Exercise requirements :: Show each line of the entries below in which the word "inputs" appears.

Data ::
## run 1
Design master_ahb, start of the top module:
module master_ahb(
  input  logic        clk_master,
  input  logic        rst_master,
  input  logic        HREADY,          
  input  logic [31:0] HRDATA,          
  input  logic [31:0] data_top,
  input  logic        write_top,       
  input  logic [3:0]  beat_length,     
  input  logic        enb,             
  input  logic [31:0] addr_top,
  input  logic        wrap_enb,        
  output logic [31:0] HADDR,
  output logic        HWRITE,
  output logic [2:0]  HSIZE,
  output logic [31:0] HWDATA,
  output logic [2:0]  HBURST,
  output logic [1:0]  HTRANS,
  output logic fifo_empty,
  output logic fifo_full
);
  typedef enum logic [2:0] {
    S_IDLE                = 3'b000,
    S_WRITE_ADDR          = 3'b001,
    S_WRITE_DATA          = 3'b010
  } state_t;
  state_t present_state, next_state;
  logic [31:0] addr_internal;
  logic [3:0]  count;         
  logic [3:0]  wr_ptr;
  logic [3:0]  rd_ptr;
  localparam int MEM_DEPTH = 16;
  logic [31:0] mem [0:MEM_DEPTH-1];
  logic next_HWRITE;
  logic [2:0] next_HSIZE;                
  logic [31:0] next_HWDATA;
  logic [2:0] next_HBURST;
  logic [1:0] next_HTRANS;
  ...
For scale: roughly 2,200 cells after synthesis, roughly 180 I/O pins, about 27,000 um^2 of cells after synthesis.
Settings: LEC_CHECK=0, CAP_MARGIN=20, CELL_PAD_IN_SITES_DETAIL_PLACEMENT=0, CORE_ASPECT_RATIO=0.88, CORE_MARGIN=2, CORE_UTILIZATION=72, CTS_CLUSTER_SIZE=36, MAX_ROUTING_LAYER=met5, PLACE_DENSITY_LB_ADDON=0.0, SLEW_MARGIN=30, TNS_END_PERCENT=100; clock period 4.45 ns.
run.sh (not shown) runs the stock make flow with config.mk's settings and CLKGATE_MAP_FILE=.
> inputs changed (run 1 -> run 2)
Settings: PLACE_DENSITY_LB_ADDON removed (was 0.0); CORE_ASPECT_RATIO removed (was 0.88); TNS_END_PERCENT removed (was 100); SLEW_MARGIN changed from 30 to 20; CTS_CLUSTER_SIZE changed from 36 to 46; MAX_ROUTING_LAYER removed (was met5); CELL_PAD_IN_SITES_DETAIL_PLACEMENT removed (was 0); CORE_UTILIZATION changed from 72 to 66; SETUP_SLACK_MARGIN newly set to 0.68; the clock period (ns, I/O delays scaled along) changed from 4.45 to 2.59.
--- outcome ---
Across run 1 and run 2, a clean result was obtained everywhere but in run 2. STATUS run=run 2 STAGES=ALL_DONE FINAL_CHECKS=FAILED CAUSE=negative setup slack. Run 1 → run 2: layout overhead on the synthesized area increased by 14 points relative to the old numbers; wire length rose 8.9 mm; portion of total power attributed to the clock network shrank by 1.1 points; hold slack down 61 ps. Higher final clock period utilization by the worst path among run 1 and run 2: run 2. [compare] base=run 1 new=run 2: global placement routability congestion lost 1.4%, cell-internal power went up 0.010 W, power went up by 83%.
diff inputs: run 2 => run 3
Settings: clearing SETUP_SLACK_MARGIN, which used to be 0.68; clearing CTS_CLUSTER_SIZE, which used to be 46; putting PLACE_DENSITY at 0.6 where nothing was set; swapping 66 for 40 in CORE_UTILIZATION; swapping 2.59 for 5.0 in the clock period (ns, I/O delays scaled along).
Findings:
- Status for run 3 and run 2: clean finish in run 3 only
- [diff] leakage dissipation, run 3 relative to run 2: improvement
- In run 3 relative to run 2, sequential power had gone down by more than a quarter.
- Part of the cycle the worst path needs: lower on run 3
- Core outline area up about 65% in run 3 wrt run 2
- Global-route total usage across every layer: run 3 < run 2
- Pin slew with the least headroom to its limit: run 3 > run 2
- Run 3 does better than run 2 on final design area excluding fillers.
Edits applied to the flow inputs when going from run 3 to run 4:
Settings: changing CORE_UTILIZATION from 40 to 59; changing the clock period (ns, I/O delays scaled along) from 5.0 to 2.31.
Findings:
The flow completed for run 4, but it is not clean: the layout still shows negative setup slack. For run 3, the type of the worst setup path was flip-flop to primary output, unlike run 4, where it was flip-flop to flip-flop. Diff run 3 -> run 4 | number of inserted filler cells in the final layout | decrease of about 50%. NOTE routed wire length run 3->run 4 increased slightly. Run 4 vs. run 3: chip area line of the yosys report ~0 delta, total power +about 120%, wire length of the first global-routing pass +0.58%. Count of inserted antenna diode cells (run 4 over run 3): decrease, 2. When the final numbers for run 3 and run 4 were put side by side, the wire length on met1 turned out to be greater in run 3.
Power is estimated from default activity; no workload was simulated.
==> flow/design.v <==
`timescale 1ns / 1ps
module pipelined(
    input  wire              clk,
    input  wire              rst,
    input  wire              in_valid,
    output wire              in_ready,
    input  wire signed [15:0] a,
    input  wire signed [15:0] b,
    input  wire signed [15:0] c,
    input  wire signed [15:0] d,
    input  wire signed [15:0] e,
    output reg               out_valid,
    input  wire              out_ready,
    output reg signed [31:0]  y
);
    wire s3_ready_in;
    wire s2_ready_in;
    wire s1_ready_in;
    assign s3_ready_in = (~out_valid) || (out_valid && out_ready);
    assign s2_ready_in = (~s2_valid)  || (s2_valid  && s3_ready_in);
    assign s1_ready_in = (~s1_valid)  || (s1_valid  && s2_ready_in);
    assign in_ready = s1_ready_in;
    wire in_send = in_valid && in_ready;
    reg signed [31:0] s1_p1;
    reg signed [31:0] s1_p2;
    reg signed [15:0] s1_e;
    reg               s1_valid;
    always @(posedge clk) begin
        if (rst) begin
            s1_valid <= 1'b0;
            s1_p1    <= 32'sd0;
            s1_p2    <= 32'sd0;
            s1_e     <= 16'sd0;
        end else if (s1_ready_in) begin
            s1_valid <= in_send;
            if (in_send) begin
                s1_p1 <= $signed(a) * $signed(b);
                s1_p2 <= $signed(c) * $signed(d);
                s1_e  <= e;
            end
        end
    end
    reg signed [31:0] s2_s;
    reg signed [15:0] s2_e;
    reg               s2_valid;
    always @(posedge clk) begin
        if (rst) begin
            s2_valid <= 1'b0;
            s2_s     <= 32'sd0;
            s2_e     <= 16'sd0;
        end else if (s2_ready_in) begin
            s2_valid <= s1_valid;
            if (s1_valid) begin
                s2_s <= s1_p1 + s1_p2;
                s2_e <= s1_e;
            end
        end
    end
    always @(posedge clk) begin
        if (rst) begin
            out_valid <= 1'b0;
            y         <= 32'sd0;
        end else if (s3_ready_in) begin
            out_valid <= s2_valid;
            if (s2_valid) begin
                y <= s2_s + $signed(s2_e);
            end
        end
    end
endmodule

Answer for the task ::
> inputs changed (run 1 -> run 2)
diff inputs: run 2 => run 3
Edits applied to the flow inputs when going from run 3 to run 4:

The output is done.